Red mud is a relatively benign by-product of mining when compared to cyanide, which is used in large quantities to wash traces of gold out of the millions of tons of ore that is left behind by the gold mining process. (To get one gramme of gold a hundred tons of ore is processed and discarded).

The most controversial project in the region is in the Romanian mining town of Rosia Montana. A Canadian investor plans to build a dam that will contain over 214 million tons of “tailings” (a toxic soup of cyanide, water and ore).  The mining company’s own “Hazard Assessment” claims that the chance of a “dam break scenario” is “less than once in 100 million years”.

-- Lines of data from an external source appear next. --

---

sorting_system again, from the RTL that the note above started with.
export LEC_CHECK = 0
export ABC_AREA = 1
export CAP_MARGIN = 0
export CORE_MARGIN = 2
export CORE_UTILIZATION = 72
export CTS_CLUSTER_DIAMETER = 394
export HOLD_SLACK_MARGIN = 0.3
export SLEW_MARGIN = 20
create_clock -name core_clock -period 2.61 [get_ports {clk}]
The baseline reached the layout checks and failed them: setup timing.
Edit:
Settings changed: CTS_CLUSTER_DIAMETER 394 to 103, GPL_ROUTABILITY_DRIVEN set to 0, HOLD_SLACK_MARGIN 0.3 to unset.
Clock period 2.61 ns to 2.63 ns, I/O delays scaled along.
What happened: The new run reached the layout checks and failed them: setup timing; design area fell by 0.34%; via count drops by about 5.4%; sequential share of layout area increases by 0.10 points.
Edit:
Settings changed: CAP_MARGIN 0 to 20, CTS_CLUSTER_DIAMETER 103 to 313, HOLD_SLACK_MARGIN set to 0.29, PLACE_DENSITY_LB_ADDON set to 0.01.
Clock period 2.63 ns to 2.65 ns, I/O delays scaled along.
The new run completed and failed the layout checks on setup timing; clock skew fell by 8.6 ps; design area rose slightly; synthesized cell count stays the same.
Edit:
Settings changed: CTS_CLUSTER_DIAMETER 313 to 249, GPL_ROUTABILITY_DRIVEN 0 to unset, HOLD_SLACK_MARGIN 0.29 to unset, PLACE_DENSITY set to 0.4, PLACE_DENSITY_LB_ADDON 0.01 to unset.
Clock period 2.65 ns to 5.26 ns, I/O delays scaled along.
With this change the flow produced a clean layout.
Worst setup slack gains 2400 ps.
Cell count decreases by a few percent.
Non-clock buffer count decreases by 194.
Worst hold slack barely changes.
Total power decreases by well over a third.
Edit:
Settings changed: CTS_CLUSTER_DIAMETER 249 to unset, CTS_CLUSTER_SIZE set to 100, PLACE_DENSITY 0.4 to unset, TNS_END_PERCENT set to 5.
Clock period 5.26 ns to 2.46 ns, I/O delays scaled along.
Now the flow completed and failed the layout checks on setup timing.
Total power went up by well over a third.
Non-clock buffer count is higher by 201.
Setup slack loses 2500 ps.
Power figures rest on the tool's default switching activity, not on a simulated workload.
Design ANITA3_simple_trigger, start of the top module:
module ANITA3_simple_trigger( clk250_i,
										rst_i,
										L1_i,
										trig_o,
										scal_o,
										scal_L1_o,
										disable_i,
										refpulse_i,
										mon_scal_o,
										ant_mask_i,
										phi_mask_i,
										phi_o,
										count_o
										);
   parameter NUM_SURFS = 12;
   parameter NUM_TRIG = 4;
   parameter NUM_HOLD = 4;   
	parameter NUM_PHI = 16;
   input clk250_i;
	input rst_i;
   input [NUM_SURFS*NUM_TRIG-1:0] L1_i;
	input [2*NUM_PHI-1:0] ant_mask_i;
	input [2*NUM_PHI-1:0] phi_mask_i;
   output 			  trig_o;
	output [2*NUM_PHI-1:0] phi_o;
	output [2*NUM_PHI-1:0] scal_o;
	output [2*NUM_PHI-1:0] scal_L1_o;
	input refpulse_i;
	output [2*NUM_PHI-1:0] mon_scal_o;
	output [7:0] count_o;
	input disable_i;
	wire [NUM_PHI-1:0] V_pol_phi;
	wire [NUM_PHI-1:0] H_pol_phi;
	ANITA3_simple_trigger_map u_map(.clk250_i(clk250_i),
											  .rst_i(rst_i),
											  .mask_i(ant_mask_i),
											  .L1_i(L1_i),
											  .V_pol_phi_o(V_pol_phi),
											  .H_pol_phi_o(H_pol_phi));
	reg [NUM_PHI-1:0] V_pol_trig;
	reg [NUM_PHI-1:0] H_pol_trig;
	reg [NUM_PHI-1:0] V_pol_phi_del;
  ...
Size in the first run: roughly 4300 cells after synthesis, about 52000 um2 of cells after synthesis.
make LEC_CHECK=0 CAP_MARGIN=20 CORE_ASPECT_RATIO=0.72 CORE_MARGIN=3 CORE_UTILIZATION=70 CTS_CLUSTER_DIAMETER=348 GPL_ROUTABILITY_DRIVEN=1 GPL_TIMING_DRIVEN=0 MAX_ROUTING_LAYER=met4 MIN_ROUTING_LAYER=met2 SLEW_MARGIN=20 TNS_END_PERCENT=60 finish   # period 4.0 ns
run.sh (not shown) runs the stock make flow with config.mk's settings and CLKGATE_MAP_FILE=.
Then changed:
- CORE_ASPECT_RATIO: 0.72 -> not set
- CORE_MARGIN: 3 -> 2
- CTS_CLUSTER_DIAMETER: 348 -> not set
- CTS_CLUSTER_SIZE: not set -> 14
- GPL_ROUTABILITY_DRIVEN: 1 -> not set
- GPL_TIMING_DRIVEN: 0 -> not set
- MAX_ROUTING_LAYER: met4 -> not set
- MIN_ROUTING_LAYER: met2 -> not set
- PLACE_DENSITY_LB_ADDON: not set -> 0.06
- SETUP_SLACK_MARGIN: not set -> 0.4
- TNS_END_PERCENT: 60 -> not set
- clock period: 4.0 -> 1.5 ns (I/O delays scaled with it)
What happened: The changed run completed, yet does not pass: setup timing. Sequential cell count is unchanged. Routed wire length went down by 14%. Clock-buffer cell count went up by 35. Via count went down by 29%.
Then changed:
- CORE_UTILIZATION: 70 -> 40
- CTS_CLUSTER_SIZE: 14 -> not set
- PLACE_DENSITY_LB_ADDON: 0.06 -> not set
- SETUP_SLACK_MARGIN: 0.4 -> not set
- clock period: 1.5 -> 4.0 ns (I/O delays scaled with it)
Effect: With this change the flow completed with no timing, DRC or antenna violations; global-route usage decreases by 10 points; synthesized cell count stays the same; flip-flop count is unchanged; critical path depth stays the same; total power decreases by well over a third; area after synthesis does not change.
Then changed:
- CELL_PAD_IN_SITES_GLOBAL_PLACEMENT: not set -> 3
- CORE_MARGIN: 2 -> 7
- CORE_UTILIZATION: 40 -> 31
- GPL_ROUTABILITY_DRIVEN: not set -> 0
Result: Cell area went up slightly. Via count went up slightly. Sequential share of layout area went down by 1.1 points. Final cell count went up by a little under a tenth. Worst hold slack gets worse by 0.010 ns. Core utilization went down by 10 points.
Then changed:
- ABC_AREA: not set -> 0
- CORE_ASPECT_RATIO: not set -> 1.18
- CORE_UTILIZATION: 31 -> 68
- CTS_CLUSTER_SIZE: not set -> 42
- GPL_TIMING_DRIVEN: not set -> 0
- MIN_ROUTING_LAYER: not set -> met2
- SLEW_MARGIN: 20 -> 5
- TNS_END_PERCENT: not set -> 95
This time the run died in global placement without I/O (3_1_place_gp_skip_io), error GPL-0301.
Die area goes down by 53%.
Synthesized area stays the same.
Synthesized cell count does not change.


ANITA3_simple_trigger again, from the RTL that the note above started with.
Settings: LEC_CHECK=0, CAP_MARGIN=35, CORE_MARGIN=2, CORE_UTILIZATION=70, CTS_CLUSTER_SIZE=16, MAX_ROUTING_LAYER=met5, PLACE_DENSITY_LB_ADDON=0.05, SLEW_MARGIN=10; clock period 1.5 ns.
The first run finished but failed the layout checks on negative setup slack.
Rerun with:
Settings changed: CAP_MARGIN 35 to 20, CORE_UTILIZATION 70 to 72, CTS_CLUSTER_SIZE 16 to 31, MAX_ROUTING_LAYER met5 to not set, PLACE_DENSITY_LB_ADDON 0.05 to 0.0, SLEW_MARGIN 10 to 20.
Clock period 1.5 ns to 1.57 ns, I/O delays scaled along.
What happened: The new run produced a clean layout. Design area drops by 1.9%. Total power drops by 5.6%. Clock-buffer cell count drops by 15. Setup slack gets better by 0.062 ns. Sequential power drops by 4.5%. Utilization climbs by 1.4 points. Via count stays flat. Non-clock buffer count drops by 38. Sequential share of layout area climbs by 1.1 points. Worst hold slack gets better by 0.022 ns. Flip-flop count stays the same.
Rerun with:
Settings changed: CORE_ASPECT_RATIO set to 0.72, CORE_UTILIZATION 72 to 40, CTS_CLUSTER_DIAMETER set to 348, CTS_CLUSTER_SIZE 31 to not set, PLACE_DENSITY_LB_ADDON 0.0 to not set, TNS_END_PERCENT set to 45.
Clock period 1.57 ns to 4.0 ns, I/O delays scaled along.
Wire length fell by 6.7%.
Sequential share of layout area fell by 0.19 points.
Final area is about the same.
Sequential power fell by 61%.
Core utilization fell by 38 points.
Worst hold slack gains 0.26 ns.
Setup slack gains 1.3 ns.
Non-clock buffer count fell by 110.
Synthesized cell count stays the same.
First-iteration DRC count fell by about 2%.
Rerun with:
Settings changed: ABC_AREA set to 1, CORE_ASPECT_RATIO 0.72 to not set, CORE_UTILIZATION 40 to 72, CTS_CLUSTER_DIAMETER 348 to not set, CTS_CLUSTER_SIZE set to 10, SETUP_SLACK_MARGIN set to 0.15, TNS_END_PERCENT 45 to not set.
Clock period 4.0 ns to 1.9 ns, I/O delays scaled along.
Effect: Global-route usage rises by 11 points; setup slack degrades by 1.2 ns; final area increases slightly; first-iteration DRC count rose by about a fifth.


Setup of job 1006:
Starting RTL as in the previous note.
==> flow/config.mk <==
export PLATFORM = sky130hd
export DESIGN_NAME = ANITA3_simple_trigger
export DESIGN_NICKNAME = ANITA3_simple_trigger
export VERILOG_FILES = /design/flow/design.v
export SDC_FILE = /design/flow/constraint.sdc
export NUM_CORES = 4
export LEC_CHECK = 0
export CAP_MARGIN = 20
export CORE_MARGIN = 2
export CORE_UTILIZATION = 72
export CTS_CLUSTER_DIAMETER = 395
export CTS_CLUSTER_SIZE = 14
export PLACE_DENSITY_LB_ADDON = 0.05
export SETUP_SLACK_MARGIN = 0.44
export SLEW_MARGIN = 20
==> flow/constraint.sdc <==
create_clock -name core_clock -period 1.52 [get_ports {clk250_i}]
set_input_delay 0.3040 -clock core_clock [delete_from_list [all_inputs] [get_ports {clk250_i}]]
set_output_delay 0.3040 -clock core_clock [all_outputs]
set_load 0.01 [all_outputs]
Edits applied to the flow inputs when going from job 1006 to job 1442:
Settings: setting ABC_AREA to 1 for the first time; changing CTS_CLUSTER_DIAMETER from 395 to 345; changing PLACE_DENSITY_LB_ADDON from 0.05 to 0.08; changing SETUP_SLACK_MARGIN from 0.44 to 0.31; changing the clock period (ns, I/O delays scaled along) from 1.52 to 1.69.
[summary]
The end point of the critical path comes out scal_L1_o[4] in one run and phi_o[26] in the other, namely in job 1442 and job 1006 respectively. Job 1442 vs. job 1006: area fraction in full adders, half adders and majority gates flat, wire length decreased by about 5% relative to the old numbers, part of the total power dissipated in combinational logic shows no meaningful change, number of standard cells reported by yosys went up, synthesized cell count climbed about 36%.
> inputs changed (job 1442 -> job 1098)
Settings: clearing ABC_AREA, which used to be 1; swapping 0.31 for 0.52 in SETUP_SLACK_MARGIN; swapping 72 for 40 in CORE_UTILIZATION; clearing PLACE_DENSITY_LB_ADDON, which used to be 0.08; clearing CTS_CLUSTER_DIAMETER, which used to be 345; clearing CTS_CLUSTER_SIZE, which used to be 14; swapping 1.69 for 2.68 in the clock period (ns, I/O delays scaled along).
Findings:
- Job 1098: PASS, flow complete, no timing, DRC or antenna violations
- Power per cell area came out lower on job 1098 than on job 1442.
- Job 1098 vs. job 1442: wire length now smaller, multiplexer area fraction after synthesis about even, minimum hold slack shows a reduction of 0.041 ns, via count of the first global-routing pass -6,375.
- Relative to job 1442, number of buffers other than clock buffers in the final layout decreased by 18% in job 1098.
- Job 1098: area fraction in and, or, nand and nor cells is 10 points higher than what job 1442 reported.
- Compared with job 1442, job 1098 ends up with more cell area.
- The final reports for job 1098 and job 1442 show sequential cell area in the final layout lower in the former.
- Compared with job 1442, job 1098 shows a lower core utilization.
Relative to job 1098, the following input files were edited for job 2219:
Settings: CORE_UTILIZATION changed from 40 to 72; PLACE_DENSITY newly set to 0.36; CTS_CLUSTER_SIZE newly set to 10; ABC_AREA newly set to 1; SETUP_SLACK_MARGIN changed from 0.52 to 0.28; the clock period (ns, I/O delays scaled along) changed from 2.68 to 1.9.
Notes after the runs:
Higher hold buffer count at cts was reported by job 2219, not job 1098.
As of job 2219, non-clock buffer count had risen by more than 10% compared to job 1098.
Summary of the comparison: part of the total power dissipated in sequential elements is higher in job 2219, relative to job 1098.
Job 2219 vs job 1098 — chip area in the Yosys report climbed by a few percent
Relative to job 1098, share of power burned in combinational logic has increased by 0.4 points in job 2219.
Job 2219 vs job 1098, dominant combinational cell family by area after synthesis: buffers and inverters vs simple AND/OR/NAND/NOR gates


## alpha
ANITA3_simple_trigger again, from the RTL that the note above started with.
export LEC_CHECK = 0
export CAP_MARGIN = 20
export CORE_ASPECT_RATIO = 1.21
export CORE_MARGIN = 3
export CORE_UTILIZATION = 72
export CTS_CLUSTER_DIAMETER = 348
export GPL_ROUTABILITY_DRIVEN = 0
export GPL_TIMING_DRIVEN = 0
export MAX_ROUTING_LAYER = met4
export MIN_ROUTING_LAYER = met2
export SLEW_MARGIN = 20
export TNS_END_PERCENT = 60
create_clock -name core_clock -period 4.0 [get_ports {clk250_i}]
From the logs: alpha reached the end of the flow and failed the layout checks with DRC.
Here is what was changed in the inputs of beta compared with alpha.
Settings: setting CTS_CLUSTER_SIZE to 42 for the first time; changing SLEW_MARGIN from 20 to 5; changing TNS_END_PERCENT from 60 to 95; removing CTS_CLUSTER_DIAMETER (formerly 348); removing MIN_ROUTING_LAYER (formerly met2); removing MAX_ROUTING_LAYER (formerly met4); setting CELL_PAD_IN_SITES_GLOBAL_PLACEMENT to 3 for the first time; changing GPL_ROUTABILITY_DRIVEN from 0 to 1; removing CORE_ASPECT_RATIO (formerly 1.21); changing CORE_MARGIN from 3 to 7; removing GPL_TIMING_DRIVEN (formerly 0); changing CORE_UTILIZATION from 72 to 31; setting ABC_AREA to 0 for the first time.
## What came out
- Looking at the reports, beta completed the entire flow and the layout it produced met the timing, design-rule and antenna checks.
- To summarise alpha: no stage aborted, but the layout did not pass its checks, failing on DRC.
- alpha has higher setup slack of the most critical reg-to-reg path than beta.
- Compared with alpha, beta shows a lower part of the power in registers.
- The standard cells in beta occupy more silicon area than those in alpha do.
- When beta is measured against alpha, its wire length of the first global-routing pass turns out about 8% lower.
- In the reports for beta and alpha, the larger final worst-path setup slack belongs to beta.
- Compared with alpha, beta shows a higher global-route met1 utilization.
- On minimum clock period, the lower figure sits with beta, not alpha.
- Count of clock-net buffers in the final layout sits higher in beta than in alpha.
Power and IR drop assume default switching activity.
==> inputs of 09-08 <==
==> flow/design.v <==
`timescale 1ns/10ps
module  CED(
	input  clk,
	input  rst,
	input  enable,
	output reg ird,
	input  [7:0] idata,	
	output reg [13:0] iaddr,
	output reg cwr_mag_0,
	output reg [12:0] cdata_mag_wr0,
	output reg crd_mag_0,
	input  [12:0] cdata_mag_rd0,
	output reg [13:0] caddr_mag_0,
	output reg cwr_ang_0,
	output reg [12:0] cdata_ang_wr0,
	output reg crd_ang_0,
	input  [12:0] cdata_ang_rd0,
	output reg [13:0] caddr_ang_0,
	output reg cwr1,
	output reg [12:0] cdata_wr1,
	output reg crd1,
	input  [12:0] cdata_rd1,
	output reg [13:0] caddr_1,
	output reg cwr2,
	output reg [12:0] cdata_wr2,
	output reg [13:0] caddr_2,
	output reg done
);
reg [5:0] state,next_state,i;
reg [7:0] Grayscale_temp[0:8];
reg signed [12:0] magnitude_L0[0:8];
reg [12:0] angle_L0[0:8];
reg signed [12:0] Gx,Gy,magnitude;
reg signed [12:0] Gx_abs,Gy_abs;
reg [15:0] n,j;
reg [12:0]angle;
reg signed[28:0] Gy_temp,angle_tmp, Gy_temp1;
parameter INIT=5'd0,GRAYSCALE_ADDR=5'd1,WAIT=5'd2,GRAYSCALE_DATA=5'd3,
          LAYER0=5'd4,INIT1=5'd5,LAYER1_ADDR=5'd6,WAIT1=5'd7,LAYER1_DATA=5'd8,
		  LAYER1_DATA1=5'd9,NMS=5'd10,INIT2=5'd11,LAYER2_ADDR=5'd12,
		  WAIT2=5'd13,LAYER2_DATA=5'd14,LAYER2_DATA1=5'd15,HT=5'd16,FINISHED=5'd17;
always @(posedge clk or posedge rst ) begin
  if(rst) state<=INIT;
  else state<=next_state;
end
always @(*) begin
	case (state)
		INIT:begin
		  next_state=(enable)?GRAYSCALE_ADDR:INIT;
		end 
		GRAYSCALE_ADDR:begin
		  next_state=WAIT;
		end
        WAIT:begin
		   next_state=GRAYSCALE_DATA;
		end
        GRAYSCALE_DATA:begin
			next_state=(i>8)?LAYER0:GRAYSCALE_ADDR;  
		end
		LAYER0:begin
		   next_state=(j>15875)?INIT1:GRAYSCALE_ADDR;
		end
        INIT1:begin
          next_state=LAYER1_ADDR;
        end
        LAYER1_ADDR:begin
            next_state=WAIT1;
	    end 
        WAIT1:begin
		   if((n>0&&n<125)||(n%126==0)||(n%126==125)||(n>15750&&n<15875))next_state=LAYER1_DATA1;
		   else next_state=LAYER1_DATA;
		end
		LAYER1_DATA:begin
		  next_state=(i>8)?NMS:LAYER1_ADDR; 
		end
		LAYER1_DATA1:begin
          next_state=LAYER1_ADDR;
		end
        NMS:begin
		  next_state=(n>15875)?INIT2:LAYER1_ADDR;
		end
		INIT2:begin
		  next_state=LAYER2_ADDR;
		end
		LAYER2_ADDR:begin
		  next_state=WAIT2;
		end
		WAIT2:begin
		  if((n>0&&n<125)||(n%126==0)||(n%126==125)||(n>15750&&n<15875))next_state=LAYER2_DATA1;
		  else next_state=LAYER2_DATA;
		end
		LAYER2_DATA:begin
		  next_state=(i>8)?HT:LAYER2_ADDR; 
		end
		LAYER2_DATA1:begin
          next_state=LAYER2_ADDR;
		end
		HT:begin
		  next_state=(n>15875)?FINISHED:LAYER2_ADDR;
		end
		default:begin
		  next_state=state;
		end 
	endcase	
end
always @(posedge clk) begin
		case (state)
		INIT:begin
		  n=0;
		  i=0;
		  j=0;
		  done=0;
		  ird=0;
		  cwr_mag_0=0;
		  cwr_ang_0=0;
		  crd_mag_0=0;
		  crd_ang_0=0;
		  cwr1=0;
		  crd1=0;
		  cwr2=0;
		  angle=0;
		  angle_tmp=0;
		end 
		GRAYSCALE_ADDR:begin
		  ird=1;
		  cwr_ang_0=0;
		  cwr_mag_0=0;
		  if (i==0)iaddr=n;
		  else if(i==1)iaddr=n+1;
		  else if(i==2)iaddr=n+2;
		  else if(i==3)iaddr=n+128;
		  else if(i==4)iaddr=n+129;
		  else if(i==5)iaddr=n+130;
		  else if(i==6)iaddr=n+256;
		  else if(i==7)iaddr=n+257;
		  else iaddr=n+258; 
		end
		WAIT:begin
		  angle=0;
		  angle_tmp=0;
		end
        GRAYSCALE_DATA:begin
		  Grayscale_temp[i]=idata;
		  i=i+1;
		end
		LAYER0:begin
		  i=0;
		  ird=0;
		  cwr_ang_0=1;
		  cwr_mag_0=1;
		  n=(n%128==125)?n+3:n+1;
		  Gx=-(Grayscale_temp[0])+Grayscale_temp[2]-(Grayscale_temp[3]<<1)+
		     (Grayscale_temp[5]<<1)-Grayscale_temp[6]+Grayscale_temp[8];
		  Gy=-Grayscale_temp[0]-(Grayscale_temp[1]<<1)-Grayscale_temp[2]+
		     Grayscale_temp[6]+(Grayscale_temp[7]<<1)+Grayscale_temp[8];
          Gx_abs=(Gx[12]==1)?-Gx:Gx;
          Gy_abs=(Gy[12]==1)?-Gy:Gy;
		  magnitude=Gx_abs+Gy_abs;
          angle_tmp=(Gx!=0)?(Gy<<16)/Gx:Gx;
		  if(angle_tmp<$signed(29'h00006A09) && angle_tmp>$signed(29'h1FFF95F7))begin                         
			if (Gx!=0&&Gy==0)angle=13'h00;
			else if (Gx==0&&Gy!=0)angle=13'h5a;
			else angle=13'h00;
		  end         
		  else if(angle_tmp>$signed(29'h00006A09) && angle_tmp<$signed(29'h00026A09))angle=13'h2d;            
		  else if(angle_tmp>$signed(29'h00026A09) || angle_tmp<$signed(29'h1FFD95F7))angle=13'h5a;            
		  else angle=13'h87;
		  caddr_mag_0=j;
		  cdata_mag_wr0=magnitude;
		  caddr_ang_0=j;
          cdata_ang_wr0=angle;
		  j=j+1;
		end
        INIT1:begin
		  j=0;
		  n=0;
		  i=0;
		  cwr_ang_0=0;
		  cwr_mag_0=0;
        end
		LAYER1_ADDR:begin
		  if ((n>0&&n<125)||(n%126==0)||(n%126==125)||(n>15750&&n<15875)) begin
		    cwr1=0;
			caddr_1=n;
		  end
          else begin
		    crd_ang_0=1;
		    crd_mag_0=1;
			cwr1=0;
			if (i==0)begin
			  caddr_ang_0=j;
			  caddr_mag_0=j;
			end
		    else if(i==1)begin
			  caddr_ang_0=j+1;
			  caddr_mag_0=j+1;
			end
		    else if(i==2)begin
			  caddr_ang_0=j+2;
			  caddr_mag_0=j+2;
			end
		    else if(i==3)begin
			  caddr_ang_0=j+126;
			  caddr_mag_0=j+126;
			end
		    else if(i==4)begin
			  caddr_ang_0=j+127;
			  caddr_mag_0=j+127;
			end
		    else if(i==5)begin
			  caddr_ang_0=j+128;
			  caddr_mag_0=j+128;
			end
		    else if(i==6)begin
			  caddr_ang_0=j+252;
			  caddr_mag_0=j+252;
			end
		    else if(i==7)begin
			  caddr_ang_0=j+253;
			  caddr_mag_0=j+253;
			end
		    else begin
			  caddr_ang_0=j+254;
			  caddr_mag_0=j+254;
			end
		  end
		end
		LAYER1_DATA:begin
		  angle_L0[i]=cdata_ang_rd0;
		  magnitude_L0[i]=cdata_mag_rd0;
		  i=i+1;
		end
		LAYER1_DATA1:begin
          	cwr1=1;
			cdata_wr1=0;
			n=n+1;
		end
		NMS:begin
		  crd_ang_0=0;
		  crd_mag_0=0;
		  cwr1=1;
		  caddr_1=n;
		  if (angle_L0[4]==13'h00) begin
            cdata_wr1=(magnitude_L0[4]>=magnitude_L0[3]
			          &&magnitude_L0[4]>=magnitude_L0[5])?magnitude_L0[4]:0;			
		  end
		  else if (angle_L0[4]==13'h2d) begin
			cdata_wr1=(magnitude_L0[4]>=magnitude_L0[2]
			          &&magnitude_L0[4]>=magnitude_L0[6])?magnitude_L0[4]:0;	
		  end
          else if (angle_L0[4]==13'h5a) begin
			cdata_wr1=(magnitude_L0[4]>=magnitude_L0[1]
			          &&magnitude_L0[4]>=magnitude_L0[7])?magnitude_L0[4]:0;	
		  end
		  else begin
			cdata_wr1=(magnitude_L0[4]>=magnitude_L0[0]
			          &&magnitude_L0[4]>=magnitude_L0[8])?magnitude_L0[4]:0;
		  end
		  j=(j%126==123)?j+3:j+1;
		  n=n+1;
		  i=0;
		end
		INIT2:begin
		  j=0;
		  n=0;
		  i=0;
          cwr1=0;
		end
		LAYER2_ADDR:begin
		  if ((n>0&&n<125)||(n%126==0)||(n%126==125)||(n>15750&&n<15875)) begin
		    cwr2=0;
			caddr_2=n;
		  end
          else begin
            crd1=1;
			cwr2=0;
			if (i==0)caddr_1=j;
		    else if(i==1)caddr_1=j+1;
		    else if(i==2)caddr_1=j+2;
		    else if(i==3)caddr_1=j+126;
		    else if(i==4)caddr_1=j+127;
		    else if(i==5)caddr_1=j+128;
		    else if(i==6)caddr_1=j+252;
		    else if(i==7)caddr_1=j+253;
		    else caddr_1=j+254;
		  end
		end
		LAYER2_DATA:begin
		  magnitude_L0[i]=cdata_rd1;
		  i=i+1;
		end	
		LAYER2_DATA1:begin
          	cwr2=1;
			cdata_wr2=0;
			n=n+1;
		end
		HT:begin
          crd1=0;
		  cwr2=1;
		  caddr_2=n;
          if (magnitude_L0[4]>=13'd100)cdata_wr2=13'd255;
		  else if(magnitude_L0[4]<13'd50)cdata_wr2=13'd0;
		  else begin
			if ((magnitude_L0[0]>=13'd100)||(magnitude_L0[1]>=13'd100)||
			    (magnitude_L0[2]>=13'd100)||(magnitude_L0[3]>=13'd100)||
				(magnitude_L0[5]>=13'd100)||(magnitude_L0[6]>=13'd100)||
				(magnitude_L0[7]>=13'd100)||(magnitude_L0[8]>=13'd100)) begin
				cdata_wr2=13'd255;
			end
			else cdata_wr2=13'd0;
		  end
		  j=(j%126==123)?j+3:j+1;
		  n=n+1;
		  i=0;
		end
		FINISHED:begin
		  done=1;
		end
		default:begin
		end 
	endcase
end
endmodule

But Romanians are sceptical and they still remember the dam breach of 2000 when 20,000 tons of contaminated sludge, cyanide and heavy metals burst out of the Aurul gold mine reservoir near Baia Mare, killing thousands of tons of fish in four river systems.  The Australian investors had promised Romanian authorities that it was safe to deposit large quantities of cyanide in a plastic lined reservoir.  But a combination of bad design and freak weather conditions burst the dam and raised a question mark over the wisdom of storing cyanide in this manner.